McGee, Twenty-First Century Endowed Chair in Education Transparency and Accountability, is an economist and faculty affiliate of the Office for Education Policy, where much of his research focuses on improving education in Arkansas. He previously served as the State of Arkansas’ chief data officer and brings extensive experience in leadership roles in education, government, nonprofits and philanthropy. His work focuses on helping governments and nonprofits use data and evidence to make better decisions. His research investigates issues related to retirement policy, K–12 education and economic development and has been published in popular media outlets and scholarly journals.

Patrinos is an internationally recognized expert in K-12 education policy and has three decades of leadership experience across various fields, including management, international organizations, research, economic analysis and government. He joined the College of Education and Health Professions as head of the Education Reform Department in the fall, following a successful career at the World Bank, where he served as a senior adviser for education. Patrinos recently released a book that provides a systematic and empirical assessment of COVID-19’s impact on education systems worldwide. The book, Improving National Education Systems After COVID-19, is open access and can be downloaded for free. Patrinos, in conjunction with researchers from the International Association for the Evaluation of Educational Achievement and others, also recently released a paper focused on learning loss, titled “The Learning Crisis: Three Years After COVID-19.”

Wolf, Distinguished Professor of Education Policy and Twenty-First Century Endowed Chair in School Choice, has appeared on the Edu-Scholars list every year since it began. After teaching at Columbia and Georgetown universities, Wolf joined the U of A in 2006. His research focuses on school choice, including voucher programs. He is the author of The School Choice Journey: School Vouchers and the Empowerment of Urban Families, published by Palgrave Macmillan.

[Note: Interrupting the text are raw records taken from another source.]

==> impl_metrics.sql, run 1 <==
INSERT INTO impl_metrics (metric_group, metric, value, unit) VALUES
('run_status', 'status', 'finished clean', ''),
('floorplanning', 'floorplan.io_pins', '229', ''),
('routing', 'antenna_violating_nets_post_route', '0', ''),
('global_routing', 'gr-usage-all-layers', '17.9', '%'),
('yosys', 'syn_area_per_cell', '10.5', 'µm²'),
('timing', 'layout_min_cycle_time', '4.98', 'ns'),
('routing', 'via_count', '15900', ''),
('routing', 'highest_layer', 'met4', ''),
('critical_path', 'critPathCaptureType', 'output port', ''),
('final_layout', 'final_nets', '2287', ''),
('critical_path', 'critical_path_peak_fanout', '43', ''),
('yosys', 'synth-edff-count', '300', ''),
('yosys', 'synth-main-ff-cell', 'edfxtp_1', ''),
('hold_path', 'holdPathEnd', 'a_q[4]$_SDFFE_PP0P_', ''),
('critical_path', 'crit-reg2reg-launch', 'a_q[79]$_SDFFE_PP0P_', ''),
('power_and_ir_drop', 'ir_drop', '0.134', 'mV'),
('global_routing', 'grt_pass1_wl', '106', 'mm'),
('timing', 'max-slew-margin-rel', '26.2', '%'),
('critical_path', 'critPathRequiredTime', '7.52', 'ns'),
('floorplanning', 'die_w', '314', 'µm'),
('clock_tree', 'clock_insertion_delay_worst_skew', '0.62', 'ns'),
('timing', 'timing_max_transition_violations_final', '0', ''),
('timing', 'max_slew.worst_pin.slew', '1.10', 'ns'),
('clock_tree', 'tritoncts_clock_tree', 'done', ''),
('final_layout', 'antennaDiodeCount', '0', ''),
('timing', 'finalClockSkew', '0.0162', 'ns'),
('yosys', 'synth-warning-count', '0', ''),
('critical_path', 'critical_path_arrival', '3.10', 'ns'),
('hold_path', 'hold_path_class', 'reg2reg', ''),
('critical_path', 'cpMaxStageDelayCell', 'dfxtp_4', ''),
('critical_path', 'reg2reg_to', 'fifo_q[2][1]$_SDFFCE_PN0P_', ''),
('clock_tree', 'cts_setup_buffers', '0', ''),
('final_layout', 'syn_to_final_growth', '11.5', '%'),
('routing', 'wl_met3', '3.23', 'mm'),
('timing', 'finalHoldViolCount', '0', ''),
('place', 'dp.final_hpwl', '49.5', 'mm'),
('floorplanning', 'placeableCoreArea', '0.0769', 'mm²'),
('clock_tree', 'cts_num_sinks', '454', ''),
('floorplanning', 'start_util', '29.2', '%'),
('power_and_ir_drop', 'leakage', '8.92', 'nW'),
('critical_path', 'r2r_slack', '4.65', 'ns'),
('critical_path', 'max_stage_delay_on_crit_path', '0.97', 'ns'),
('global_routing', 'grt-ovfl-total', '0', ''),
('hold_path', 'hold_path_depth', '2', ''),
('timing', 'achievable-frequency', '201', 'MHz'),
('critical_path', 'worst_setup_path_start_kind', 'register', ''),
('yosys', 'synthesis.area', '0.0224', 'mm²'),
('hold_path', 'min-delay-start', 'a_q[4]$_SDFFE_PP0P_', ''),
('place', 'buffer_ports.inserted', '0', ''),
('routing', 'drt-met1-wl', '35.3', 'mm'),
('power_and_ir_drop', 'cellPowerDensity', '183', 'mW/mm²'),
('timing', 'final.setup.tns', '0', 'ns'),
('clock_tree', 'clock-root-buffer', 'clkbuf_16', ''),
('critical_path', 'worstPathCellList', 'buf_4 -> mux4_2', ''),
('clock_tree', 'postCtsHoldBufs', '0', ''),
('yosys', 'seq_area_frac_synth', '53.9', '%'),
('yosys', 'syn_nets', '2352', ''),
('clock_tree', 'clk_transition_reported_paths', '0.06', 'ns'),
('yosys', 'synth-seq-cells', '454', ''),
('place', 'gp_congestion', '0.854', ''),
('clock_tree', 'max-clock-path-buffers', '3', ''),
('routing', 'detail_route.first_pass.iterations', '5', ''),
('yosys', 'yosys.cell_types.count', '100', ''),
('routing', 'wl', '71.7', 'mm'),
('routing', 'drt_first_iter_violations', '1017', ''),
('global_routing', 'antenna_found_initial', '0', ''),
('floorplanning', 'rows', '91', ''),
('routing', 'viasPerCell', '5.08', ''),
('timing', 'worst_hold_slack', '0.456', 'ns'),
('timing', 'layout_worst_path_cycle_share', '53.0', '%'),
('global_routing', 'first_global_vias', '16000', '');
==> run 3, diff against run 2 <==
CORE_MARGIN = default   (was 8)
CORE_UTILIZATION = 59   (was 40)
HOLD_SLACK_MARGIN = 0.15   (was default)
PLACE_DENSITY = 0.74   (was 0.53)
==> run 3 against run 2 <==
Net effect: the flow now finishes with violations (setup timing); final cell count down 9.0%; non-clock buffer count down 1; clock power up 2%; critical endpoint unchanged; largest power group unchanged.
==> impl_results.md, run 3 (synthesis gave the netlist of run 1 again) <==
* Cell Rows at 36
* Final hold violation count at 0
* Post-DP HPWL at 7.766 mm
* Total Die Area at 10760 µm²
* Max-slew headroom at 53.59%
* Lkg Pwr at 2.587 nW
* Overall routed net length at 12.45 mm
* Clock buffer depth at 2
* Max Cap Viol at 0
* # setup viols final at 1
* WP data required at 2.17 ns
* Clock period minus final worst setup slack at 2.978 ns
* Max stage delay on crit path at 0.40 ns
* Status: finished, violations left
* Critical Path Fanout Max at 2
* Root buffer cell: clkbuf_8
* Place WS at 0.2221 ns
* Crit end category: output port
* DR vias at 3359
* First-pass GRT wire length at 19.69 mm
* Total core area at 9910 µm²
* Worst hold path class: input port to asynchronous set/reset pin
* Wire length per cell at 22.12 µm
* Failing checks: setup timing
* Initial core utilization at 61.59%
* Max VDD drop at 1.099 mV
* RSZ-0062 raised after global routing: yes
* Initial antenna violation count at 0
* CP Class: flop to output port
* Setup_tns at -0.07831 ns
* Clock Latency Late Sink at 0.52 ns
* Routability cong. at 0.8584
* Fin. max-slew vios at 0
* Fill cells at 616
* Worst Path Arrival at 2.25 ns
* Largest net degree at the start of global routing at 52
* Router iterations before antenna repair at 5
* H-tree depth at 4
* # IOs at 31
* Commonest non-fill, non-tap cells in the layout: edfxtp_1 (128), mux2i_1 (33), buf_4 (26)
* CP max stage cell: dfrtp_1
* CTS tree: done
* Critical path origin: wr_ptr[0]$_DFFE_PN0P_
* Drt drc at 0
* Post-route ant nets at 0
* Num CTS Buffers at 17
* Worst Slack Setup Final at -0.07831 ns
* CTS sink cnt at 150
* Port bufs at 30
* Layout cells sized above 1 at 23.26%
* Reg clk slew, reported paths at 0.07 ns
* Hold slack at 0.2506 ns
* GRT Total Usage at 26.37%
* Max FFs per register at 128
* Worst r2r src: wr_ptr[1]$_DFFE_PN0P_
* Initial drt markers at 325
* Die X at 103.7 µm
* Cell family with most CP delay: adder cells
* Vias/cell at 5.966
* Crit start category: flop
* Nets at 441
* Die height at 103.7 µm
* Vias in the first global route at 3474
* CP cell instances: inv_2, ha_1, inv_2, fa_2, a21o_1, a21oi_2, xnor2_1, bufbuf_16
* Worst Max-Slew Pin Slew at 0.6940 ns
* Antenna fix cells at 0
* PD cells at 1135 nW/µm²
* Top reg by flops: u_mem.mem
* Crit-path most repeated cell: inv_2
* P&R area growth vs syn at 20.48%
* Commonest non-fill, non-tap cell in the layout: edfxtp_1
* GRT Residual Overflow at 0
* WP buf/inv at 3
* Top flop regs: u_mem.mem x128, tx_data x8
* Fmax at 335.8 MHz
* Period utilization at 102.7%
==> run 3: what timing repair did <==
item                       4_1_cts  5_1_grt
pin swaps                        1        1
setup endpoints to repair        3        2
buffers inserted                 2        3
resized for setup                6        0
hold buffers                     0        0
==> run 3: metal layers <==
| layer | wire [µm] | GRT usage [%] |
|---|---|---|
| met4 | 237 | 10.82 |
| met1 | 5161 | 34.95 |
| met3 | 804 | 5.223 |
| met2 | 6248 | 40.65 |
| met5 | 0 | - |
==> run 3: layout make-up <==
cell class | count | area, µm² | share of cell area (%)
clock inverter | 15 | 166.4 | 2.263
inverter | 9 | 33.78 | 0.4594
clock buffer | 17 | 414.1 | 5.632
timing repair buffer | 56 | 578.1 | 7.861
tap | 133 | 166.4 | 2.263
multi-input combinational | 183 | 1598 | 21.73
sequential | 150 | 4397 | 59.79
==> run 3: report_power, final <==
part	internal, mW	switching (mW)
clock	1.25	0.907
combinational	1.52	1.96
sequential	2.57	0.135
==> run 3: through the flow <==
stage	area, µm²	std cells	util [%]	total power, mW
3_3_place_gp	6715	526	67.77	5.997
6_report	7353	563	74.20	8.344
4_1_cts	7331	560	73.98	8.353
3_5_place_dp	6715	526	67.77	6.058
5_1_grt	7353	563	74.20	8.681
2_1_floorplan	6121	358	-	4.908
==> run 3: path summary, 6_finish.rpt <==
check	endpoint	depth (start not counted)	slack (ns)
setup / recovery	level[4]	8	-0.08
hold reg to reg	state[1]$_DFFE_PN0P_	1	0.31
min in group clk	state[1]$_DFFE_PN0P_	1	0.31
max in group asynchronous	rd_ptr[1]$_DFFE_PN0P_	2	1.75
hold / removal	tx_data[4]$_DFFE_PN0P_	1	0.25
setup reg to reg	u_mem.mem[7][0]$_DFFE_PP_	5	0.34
## src/rtl/bitfile_loader.sv

```systemverilog
`default_nettype none
// ============================================================================
//  Module   : bitfile_loader
//  Purpose  : Byte-serial configuration frame receiver. Validates each frame
//             (sync, length and XOR checksum) into shadow registers and
//             commits them to the active contexts only on a good checksum.
//             ctx_sel picks the active context driven onto bitfile.
//  Revision : 1.0 - initial release
// ============================================================================
module bitfile_loader #(
  parameter int         NUM_CTX   = 4,
  parameter logic [7:0] SYNC_BYTE = 8'hA5,
  parameter int         TIMEOUT   = 255
) (
  input  logic                     clk,
  input  logic                     reset,
  input  logic                     cfg_valid,
  input  logic [7:0]               cfg_data,
  output logic                     cfg_ready,
  input  logic [$clog2(NUM_CTX):0] ctx_sel,
  output logic [7:0]               bitfile,
  output logic                     cfg_done,
  output logic                     cfg_error,
  output logic                     busy
);

  localparam int IDX_W   = $clog2(NUM_CTX);
  localparam int SEL_W   = $clog2(NUM_CTX) + 1;
  localparam int CNT_RAW = $clog2(TIMEOUT + 1);
  localparam int CNT_W   = (CNT_RAW < 8) ? 8 : CNT_RAW;

  typedef enum logic [1:0] {
    S_IDLE    = 2'd0,
    S_COUNT   = 2'd1,
    S_PAYLOAD = 2'd2,
    S_CHECK   = 2'd3
  } state_t;

  state_t             r_state;
  state_t             w_state_next;

  logic [7:0]         r_len;
  logic [IDX_W-1:0]   r_idx;
  logic [7:0]         r_chk;
  logic [CNT_W-1:0]   r_tcnt;
  logic [7:0]         r_shadow [NUM_CTX];
  logic [7:0]         r_active [NUM_CTX];

  logic               w_accept;
  logic               w_timeout;
  logic               w_clr_err;
  logic               w_set_err;
  logic               w_load_len;
  logic               w_pay;
  logic               w_commit;
  logic [7:0]         w_bitfile_next;

  assign w_accept = cfg_valid && cfg_ready;

  // Idle-gap watchdog: fires on the edge where the gap would reach TIMEOUT.
  assign w_timeout = (r_state != S_IDLE) && !w_accept &&
                     (r_tcnt == CNT_W'(TIMEOUT - 1));

  // State register; busy is registered alongside the state it reflects.
  always_ff @(posedge clk) begin
    if (reset) begin
      r_state <= S_IDLE;
      busy    <= 1'b0;
    end else begin
      r_state <= w_state_next;
      busy    <= (w_state_next != S_IDLE);
    end
  end

  // Next-state decode and per-byte control strobes.
  always_comb begin
    w_state_next = r_state;
    w_clr_err    = 1'b0;
    w_set_err    = 1'b0;
    w_load_len   = 1'b0;
    w_pay        = 1'b0;
    w_commit     = 1'b0;
    case (r_state)
      S_IDLE: begin
        if (w_accept && (cfg_data == SYNC_BYTE)) begin
          w_state_next = S_COUNT;
          w_clr_err    = 1'b1;
        end
      end
      S_COUNT: begin
        if (w_timeout) begin
          w_state_next = S_IDLE;
          w_set_err    = 1'b1;
        end else if (w_accept) begin
          if ((cfg_data != 8'd0) && (cfg_data <= 8'(NUM_CTX))) begin
            w_state_next = S_PAYLOAD;
            w_load_len   = 1'b1;
          end else begin
            w_state_next = S_IDLE;
            w_set_err    = 1'b1;
          end
        end
      end
      S_PAYLOAD: begin
        if (w_timeout) begin
          w_state_next = S_IDLE;
          w_set_err    = 1'b1;
        end else if (w_accept) begin
          w_pay = 1'b1;
          if (8'(r_idx) == (r_len - 8'd1)) begin
            w_state_next = S_CHECK;
          end
        end
      end
      S_CHECK: begin
        if (w_timeout) begin
          w_state_next = S_IDLE;
          w_set_err    = 1'b1;
        end else if (w_accept) begin
          w_state_next = S_IDLE;
          if (cfg_data == r_chk) begin
            w_commit = 1'b1;
          end else begin
            w_set_err = 1'b1;
          end
        end
      end
      default: begin
        w_state_next = S_IDLE;
      end
    endcase
  end

  // Output context mux; selectors beyond NUM_CTX read as zero.
  always_comb begin
    w_bitfile_next = 8'h00;
    for (int i = 0; i < NUM_CTX; i++) begin
      if (ctx_sel == SEL_W'(i)) begin
        w_bitfile_next = r_active[i];
      end
    end
  end

  // Frame datapath: length, index, running checksum, watchdog and flags.
  always_ff @(posedge clk) begin
    if (reset) begin
      cfg_ready <= 1'b0;
      cfg_done  <= 1'b0;
      cfg_error <= 1'b0;
      bitfile   <= 8'h00;
      r_len     <= 8'h00;
      r_idx     <= '0;
      r_chk     <= 8'h00;
      r_tcnt    <= '0;
    end else begin
      cfg_ready <= 1'b1;
      cfg_done  <= w_commit;
      bitfile   <= w_bitfile_next;
      if (w_set_err) begin
        cfg_error <= 1'b1;
      end else if (w_clr_err) begin
        cfg_error <= 1'b0;
      end
      if (w_accept || (r_state == S_IDLE)) begin
        r_tcnt <= '0;
      end else begin
        r_tcnt <= r_tcnt + 1'b1;
      end
      if (w_load_len) begin
        r_len <= cfg_data;
        r_chk <= cfg_data;
        r_idx <= '0;
      end else if (w_pay) begin
        r_chk <= r_chk ^ cfg_data;
        r_idx <= r_idx + 1'b1;
      end
    end
  end

  // Shadow capture during payload, and commit of the first N contexts.
  always_ff @(posedge clk) begin
    if (reset) begin
      for (int i = 0; i < NUM_CTX; i++) begin
        r_shadow[i] <= 8'h00;
        r_active[i] <= 8'h00;
      end
    end else begin
      for (int i = 0; i < NUM_CTX; i++) begin
        if (w_pay && (r_idx == IDX_W'(i))) begin
          r_shadow[i] <= cfg_data;
        end
        if (w_commit && (r_len > 8'(i))) begin
          r_active[i] <= r_shadow[i];
        end
      end
    end
  end

endmodule
`default_nettype wire

```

Zamarro teaches empirical methods and education economics as it relates to teacher quality and teacher labor markets and is the Twenty-First Century Endowed Chair in Teacher Quality. She previously worked as a senior economist at the USC Dornsife Center for Economic and Social Research, as an economist at the RAND Corporation, as a professor at the Pardee RAND Graduate School of Public Policy and as an assistant professor in the Department of Econometrics at Tilburg University in the Netherlands. Her research is motivated by policy-relevant questions and the use of rigorous methods to help inform policy, with a focus on education policy. She has studied the relationship between teacher quality and student performance, teacher recruitment and retention issues, the gender and educational effects of the COVID-19 pandemic, the impact of school closing policies on student outcomes and the effect of dual-language immersion programs on student outcomes, among other topics. Her work has been featured numerous times in the American and Spanish media and has helped inform policy at the state, national and international levels.